Task brief
Across the entries below, work out how many lines contain "parameter". Please give the number only.

(Dataset entries)
↓

[config.mk]
export PLATFORM = sky130hd
export DESIGN_NAME = rlos_ram
export DESIGN_NICKNAME = d
export VERILOG_FILES = /design/src/raster_line_of_sight_trace_unit_macros.svh /design/src/rlos_ram.sv
export SDC_FILE = /design/constraint.sdc
export NUM_CORES = 2
export LEC_CHECK = 0
export BUFFER_PORTS_ARGS = -buffer_cell sky130_fd_sc_hd__buf_2
export CORE_ASPECT_RATIO = 0.9
export CORE_UTILIZATION = 60
export DETAILED_ROUTE_END_ITERATION = 10
export PLACE_DENSITY = 0.76
export SYNTH_ARGS = -nofsm -noshare
export SYNTH_HDL_FRONTEND = slang
export SYNTH_SLANG_ARGS = --single-unit
export TNS_END_PERCENT = 50
[constraint.sdc]
create_clock -name clk -period 5.6 [get_ports clk]
set_input_delay 0 -clock clk [delete_from_list [all_inputs] [get_ports clk]]
set_output_delay 0 -clock clk [all_outputs]
set_load 0.05 [all_outputs]
[src/raster_line_of_sight_trace_unit_macros.svh]
// Assertion macros shared by the line-of-sight trace unit.
`ifndef RASTER_LINE_OF_SIGHT_TRACE_UNIT_MACROS_SVH
`define RASTER_LINE_OF_SIGHT_TRACE_UNIT_MACROS_SVH

// The condition must hold at every clock edge outside reset.
`define RLOS_ASSERT_HOLDS(lbl, cond, msg) \
  lbl: assert property (@(posedge clk) disable iff (!rst_n) (cond)) \
    else $error(msg);

// Whenever the antecedent holds, the consequent must hold in the same cycle.
`define RLOS_ASSERT_IMPLIES(lbl, ante, cons, msg) \
  lbl: assert property (@(posedge clk) disable iff (!rst_n) (ante) |-> (cons)) \
    else $error(msg);

`endif

[src/rlos_ram.sv]
// Generic single-write, single-read RAM with registered read data.
module rlos_ram #(
  parameter int WIDTH = 8,
  parameter int DEPTH = 256
) (
  input  logic                     clk,
  input  logic                     we,
  input  logic [$clog2(DEPTH)-1:0] waddr,
  input  logic [WIDTH-1:0]         wdata,
  input  logic                     re,
  input  logic [$clog2(DEPTH)-1:0] raddr,
  output logic [WIDTH-1:0]         rdata
);

  logic [WIDTH-1:0] mem_r [DEPTH];

  always_ff @(posedge clk) begin
    if (we) begin
      mem_r[waddr] <= wdata;
    end
    if (re) begin
      rdata <= mem_r[raddr];
    end
  end

endmodule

↑

Answer section
2